Source information
%%

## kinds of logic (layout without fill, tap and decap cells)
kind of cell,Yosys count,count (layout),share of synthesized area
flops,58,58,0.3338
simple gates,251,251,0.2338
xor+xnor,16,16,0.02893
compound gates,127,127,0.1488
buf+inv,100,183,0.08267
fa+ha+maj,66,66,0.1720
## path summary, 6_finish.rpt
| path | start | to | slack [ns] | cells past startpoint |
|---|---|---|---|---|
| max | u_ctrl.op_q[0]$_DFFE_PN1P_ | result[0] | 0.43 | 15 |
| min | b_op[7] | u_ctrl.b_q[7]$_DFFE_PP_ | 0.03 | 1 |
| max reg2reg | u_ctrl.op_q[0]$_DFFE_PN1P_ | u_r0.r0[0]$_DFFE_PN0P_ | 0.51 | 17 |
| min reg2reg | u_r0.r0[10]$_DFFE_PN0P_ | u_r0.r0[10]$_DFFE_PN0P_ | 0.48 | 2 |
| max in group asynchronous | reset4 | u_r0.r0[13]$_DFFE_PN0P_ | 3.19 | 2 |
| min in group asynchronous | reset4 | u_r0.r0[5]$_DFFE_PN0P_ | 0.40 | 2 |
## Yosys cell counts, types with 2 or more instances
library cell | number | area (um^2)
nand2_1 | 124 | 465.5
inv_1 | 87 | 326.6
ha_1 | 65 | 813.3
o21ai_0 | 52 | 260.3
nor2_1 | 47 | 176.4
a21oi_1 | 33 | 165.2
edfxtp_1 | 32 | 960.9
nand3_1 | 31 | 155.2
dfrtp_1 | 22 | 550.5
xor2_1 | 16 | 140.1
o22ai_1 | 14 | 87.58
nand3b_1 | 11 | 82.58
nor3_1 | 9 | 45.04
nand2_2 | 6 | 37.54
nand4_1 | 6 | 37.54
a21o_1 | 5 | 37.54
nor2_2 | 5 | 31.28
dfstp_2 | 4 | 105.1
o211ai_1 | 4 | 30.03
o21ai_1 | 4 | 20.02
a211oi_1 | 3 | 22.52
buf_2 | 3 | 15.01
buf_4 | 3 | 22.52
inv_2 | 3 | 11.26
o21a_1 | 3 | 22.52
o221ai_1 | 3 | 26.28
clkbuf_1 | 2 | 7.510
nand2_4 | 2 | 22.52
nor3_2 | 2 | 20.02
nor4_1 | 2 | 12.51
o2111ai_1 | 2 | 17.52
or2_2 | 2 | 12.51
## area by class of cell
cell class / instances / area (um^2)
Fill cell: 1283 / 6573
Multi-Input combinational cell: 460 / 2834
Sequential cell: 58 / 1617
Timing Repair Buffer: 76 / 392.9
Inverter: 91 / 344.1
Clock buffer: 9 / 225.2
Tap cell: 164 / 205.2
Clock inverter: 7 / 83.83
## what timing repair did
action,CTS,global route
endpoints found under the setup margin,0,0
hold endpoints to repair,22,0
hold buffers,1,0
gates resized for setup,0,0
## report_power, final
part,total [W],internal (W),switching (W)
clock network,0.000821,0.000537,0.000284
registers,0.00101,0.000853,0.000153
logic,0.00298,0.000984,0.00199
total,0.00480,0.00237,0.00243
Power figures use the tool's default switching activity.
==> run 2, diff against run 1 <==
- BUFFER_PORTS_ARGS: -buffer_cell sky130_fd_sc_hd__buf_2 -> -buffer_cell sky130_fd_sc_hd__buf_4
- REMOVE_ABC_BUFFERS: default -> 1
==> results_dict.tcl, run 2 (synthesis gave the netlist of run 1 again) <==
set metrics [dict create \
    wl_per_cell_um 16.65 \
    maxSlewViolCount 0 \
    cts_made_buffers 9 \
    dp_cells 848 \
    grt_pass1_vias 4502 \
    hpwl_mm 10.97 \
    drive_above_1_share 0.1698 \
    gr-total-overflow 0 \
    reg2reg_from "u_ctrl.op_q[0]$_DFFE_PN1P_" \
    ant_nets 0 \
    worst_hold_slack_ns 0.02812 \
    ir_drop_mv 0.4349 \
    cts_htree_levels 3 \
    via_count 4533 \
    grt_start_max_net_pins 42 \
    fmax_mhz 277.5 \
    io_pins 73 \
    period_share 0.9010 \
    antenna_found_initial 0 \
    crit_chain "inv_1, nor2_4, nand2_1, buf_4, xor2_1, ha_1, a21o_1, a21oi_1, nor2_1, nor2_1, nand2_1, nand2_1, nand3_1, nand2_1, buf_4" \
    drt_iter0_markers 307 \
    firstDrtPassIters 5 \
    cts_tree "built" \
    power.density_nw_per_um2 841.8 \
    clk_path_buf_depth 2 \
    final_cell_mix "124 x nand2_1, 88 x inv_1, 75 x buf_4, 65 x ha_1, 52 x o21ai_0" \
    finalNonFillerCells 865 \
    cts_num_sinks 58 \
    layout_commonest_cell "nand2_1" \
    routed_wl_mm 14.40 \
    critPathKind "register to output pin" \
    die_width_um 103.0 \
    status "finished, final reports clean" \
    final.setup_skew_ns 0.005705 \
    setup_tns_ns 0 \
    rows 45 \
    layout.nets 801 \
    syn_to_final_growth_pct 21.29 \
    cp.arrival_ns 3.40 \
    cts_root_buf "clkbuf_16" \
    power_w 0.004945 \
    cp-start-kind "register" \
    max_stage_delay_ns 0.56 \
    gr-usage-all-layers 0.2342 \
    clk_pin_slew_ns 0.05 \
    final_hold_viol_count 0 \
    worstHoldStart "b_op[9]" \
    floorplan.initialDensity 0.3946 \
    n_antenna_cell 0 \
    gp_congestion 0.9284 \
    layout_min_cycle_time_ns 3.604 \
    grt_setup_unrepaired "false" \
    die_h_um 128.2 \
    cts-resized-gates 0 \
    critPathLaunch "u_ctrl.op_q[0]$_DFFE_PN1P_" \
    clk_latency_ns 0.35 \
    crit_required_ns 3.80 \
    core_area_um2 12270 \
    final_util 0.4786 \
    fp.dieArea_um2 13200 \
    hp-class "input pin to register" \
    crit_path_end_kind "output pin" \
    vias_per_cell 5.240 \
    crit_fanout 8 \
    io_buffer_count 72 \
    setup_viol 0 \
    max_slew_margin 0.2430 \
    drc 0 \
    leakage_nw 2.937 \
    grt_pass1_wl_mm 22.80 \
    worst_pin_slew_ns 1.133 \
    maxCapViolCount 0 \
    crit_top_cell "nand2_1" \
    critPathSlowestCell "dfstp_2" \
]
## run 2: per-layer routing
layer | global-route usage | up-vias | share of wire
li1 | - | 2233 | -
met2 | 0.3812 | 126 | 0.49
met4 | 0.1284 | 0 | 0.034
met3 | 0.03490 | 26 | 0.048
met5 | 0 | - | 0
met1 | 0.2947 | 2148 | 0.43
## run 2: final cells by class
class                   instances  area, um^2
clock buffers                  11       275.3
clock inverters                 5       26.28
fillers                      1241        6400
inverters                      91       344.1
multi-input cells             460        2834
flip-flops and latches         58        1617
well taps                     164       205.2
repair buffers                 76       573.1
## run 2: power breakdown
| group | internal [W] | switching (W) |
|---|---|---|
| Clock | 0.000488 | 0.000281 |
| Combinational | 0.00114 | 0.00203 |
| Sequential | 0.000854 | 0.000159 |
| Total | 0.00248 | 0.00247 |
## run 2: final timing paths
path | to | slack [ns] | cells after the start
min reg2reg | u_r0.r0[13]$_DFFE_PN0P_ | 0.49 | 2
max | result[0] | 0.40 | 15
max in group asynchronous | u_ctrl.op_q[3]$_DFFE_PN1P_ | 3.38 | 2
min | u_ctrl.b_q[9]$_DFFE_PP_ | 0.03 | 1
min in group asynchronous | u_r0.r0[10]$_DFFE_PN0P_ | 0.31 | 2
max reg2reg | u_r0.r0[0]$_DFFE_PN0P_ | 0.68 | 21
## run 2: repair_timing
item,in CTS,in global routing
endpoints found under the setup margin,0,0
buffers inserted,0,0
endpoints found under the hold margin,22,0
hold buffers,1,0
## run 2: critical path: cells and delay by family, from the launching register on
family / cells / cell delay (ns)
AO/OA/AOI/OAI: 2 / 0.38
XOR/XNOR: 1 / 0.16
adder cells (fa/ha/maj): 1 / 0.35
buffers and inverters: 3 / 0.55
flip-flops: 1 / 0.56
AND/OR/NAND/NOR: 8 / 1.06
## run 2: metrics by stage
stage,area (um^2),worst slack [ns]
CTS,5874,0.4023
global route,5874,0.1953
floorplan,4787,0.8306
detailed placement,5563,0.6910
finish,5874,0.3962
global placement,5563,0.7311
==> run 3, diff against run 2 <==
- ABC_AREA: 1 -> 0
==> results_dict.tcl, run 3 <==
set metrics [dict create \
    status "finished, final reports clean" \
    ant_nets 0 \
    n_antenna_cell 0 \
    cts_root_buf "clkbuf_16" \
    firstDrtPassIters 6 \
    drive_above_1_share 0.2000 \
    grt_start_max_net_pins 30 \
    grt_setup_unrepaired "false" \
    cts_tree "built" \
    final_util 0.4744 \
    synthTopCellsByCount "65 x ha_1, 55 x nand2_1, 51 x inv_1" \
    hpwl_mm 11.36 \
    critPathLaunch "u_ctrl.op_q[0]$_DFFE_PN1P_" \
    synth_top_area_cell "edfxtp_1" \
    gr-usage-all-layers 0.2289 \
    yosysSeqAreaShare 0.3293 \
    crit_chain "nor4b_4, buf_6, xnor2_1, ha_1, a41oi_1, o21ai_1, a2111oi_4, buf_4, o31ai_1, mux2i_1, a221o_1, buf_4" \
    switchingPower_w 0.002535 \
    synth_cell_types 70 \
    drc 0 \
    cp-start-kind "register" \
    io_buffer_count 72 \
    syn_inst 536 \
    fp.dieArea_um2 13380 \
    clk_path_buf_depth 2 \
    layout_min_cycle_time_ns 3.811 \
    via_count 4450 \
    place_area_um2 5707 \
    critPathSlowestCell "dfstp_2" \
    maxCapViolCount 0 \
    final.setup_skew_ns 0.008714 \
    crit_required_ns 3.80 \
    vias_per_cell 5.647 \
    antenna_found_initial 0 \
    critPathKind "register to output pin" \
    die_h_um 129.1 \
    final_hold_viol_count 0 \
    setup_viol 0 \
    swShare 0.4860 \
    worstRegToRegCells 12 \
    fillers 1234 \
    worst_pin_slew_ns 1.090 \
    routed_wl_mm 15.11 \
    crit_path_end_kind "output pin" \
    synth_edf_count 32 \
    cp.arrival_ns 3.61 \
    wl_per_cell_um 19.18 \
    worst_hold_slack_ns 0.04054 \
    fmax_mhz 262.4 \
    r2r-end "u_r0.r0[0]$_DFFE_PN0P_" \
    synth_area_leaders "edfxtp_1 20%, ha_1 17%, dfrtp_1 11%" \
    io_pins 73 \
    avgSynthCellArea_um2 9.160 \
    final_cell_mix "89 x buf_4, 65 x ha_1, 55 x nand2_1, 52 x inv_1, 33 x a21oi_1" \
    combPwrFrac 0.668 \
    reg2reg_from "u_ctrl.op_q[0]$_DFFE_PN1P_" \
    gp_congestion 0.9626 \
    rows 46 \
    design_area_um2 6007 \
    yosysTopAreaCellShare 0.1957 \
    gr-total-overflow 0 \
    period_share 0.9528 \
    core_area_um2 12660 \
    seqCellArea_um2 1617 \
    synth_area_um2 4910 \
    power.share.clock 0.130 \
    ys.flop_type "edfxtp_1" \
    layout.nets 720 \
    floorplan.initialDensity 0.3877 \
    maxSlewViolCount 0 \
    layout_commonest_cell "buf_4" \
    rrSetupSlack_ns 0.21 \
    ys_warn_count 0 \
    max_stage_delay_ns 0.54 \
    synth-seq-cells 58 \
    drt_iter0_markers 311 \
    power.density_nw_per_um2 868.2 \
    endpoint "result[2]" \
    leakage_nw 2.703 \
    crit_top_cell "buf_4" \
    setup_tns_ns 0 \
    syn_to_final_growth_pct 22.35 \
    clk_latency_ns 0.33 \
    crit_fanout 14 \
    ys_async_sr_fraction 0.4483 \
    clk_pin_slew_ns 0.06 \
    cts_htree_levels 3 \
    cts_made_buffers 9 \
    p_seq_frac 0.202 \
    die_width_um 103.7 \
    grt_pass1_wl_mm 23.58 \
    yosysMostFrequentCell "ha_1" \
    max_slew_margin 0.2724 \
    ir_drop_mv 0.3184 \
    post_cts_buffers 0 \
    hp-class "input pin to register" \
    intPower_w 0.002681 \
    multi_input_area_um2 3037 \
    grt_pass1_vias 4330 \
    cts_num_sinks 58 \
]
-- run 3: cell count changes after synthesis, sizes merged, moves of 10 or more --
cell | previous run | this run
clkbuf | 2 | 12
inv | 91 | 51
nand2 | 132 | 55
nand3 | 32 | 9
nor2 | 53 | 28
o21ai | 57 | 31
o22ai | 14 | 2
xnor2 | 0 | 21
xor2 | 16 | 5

%%

Your goal
Through the line that contains "u_r0.r0[13]$_DFFE_PN0P_ | 3.19 | 2 |", copy the material above exactly, beginning at its first line and including nothing more.

Solution to this task
## kinds of logic (layout without fill, tap and decap cells)
kind of cell,Yosys count,count (layout),share of synthesized area
flops,58,58,0.3338
simple gates,251,251,0.2338
xor+xnor,16,16,0.02893
compound gates,127,127,0.1488
buf+inv,100,183,0.08267
fa+ha+maj,66,66,0.1720
## path summary, 6_finish.rpt
| path | start | to | slack [ns] | cells past startpoint |
|---|---|---|---|---|
| max | u_ctrl.op_q[0]$_DFFE_PN1P_ | result[0] | 0.43 | 15 |
| min | b_op[7] | u_ctrl.b_q[7]$_DFFE_PP_ | 0.03 | 1 |
| max reg2reg | u_ctrl.op_q[0]$_DFFE_PN1P_ | u_r0.r0[0]$_DFFE_PN0P_ | 0.51 | 17 |
| min reg2reg | u_r0.r0[10]$_DFFE_PN0P_ | u_r0.r0[10]$_DFFE_PN0P_ | 0.48 | 2 |
| max in group asynchronous | reset4 | u_r0.r0[13]$_DFFE_PN0P_ | 3.19 | 2 |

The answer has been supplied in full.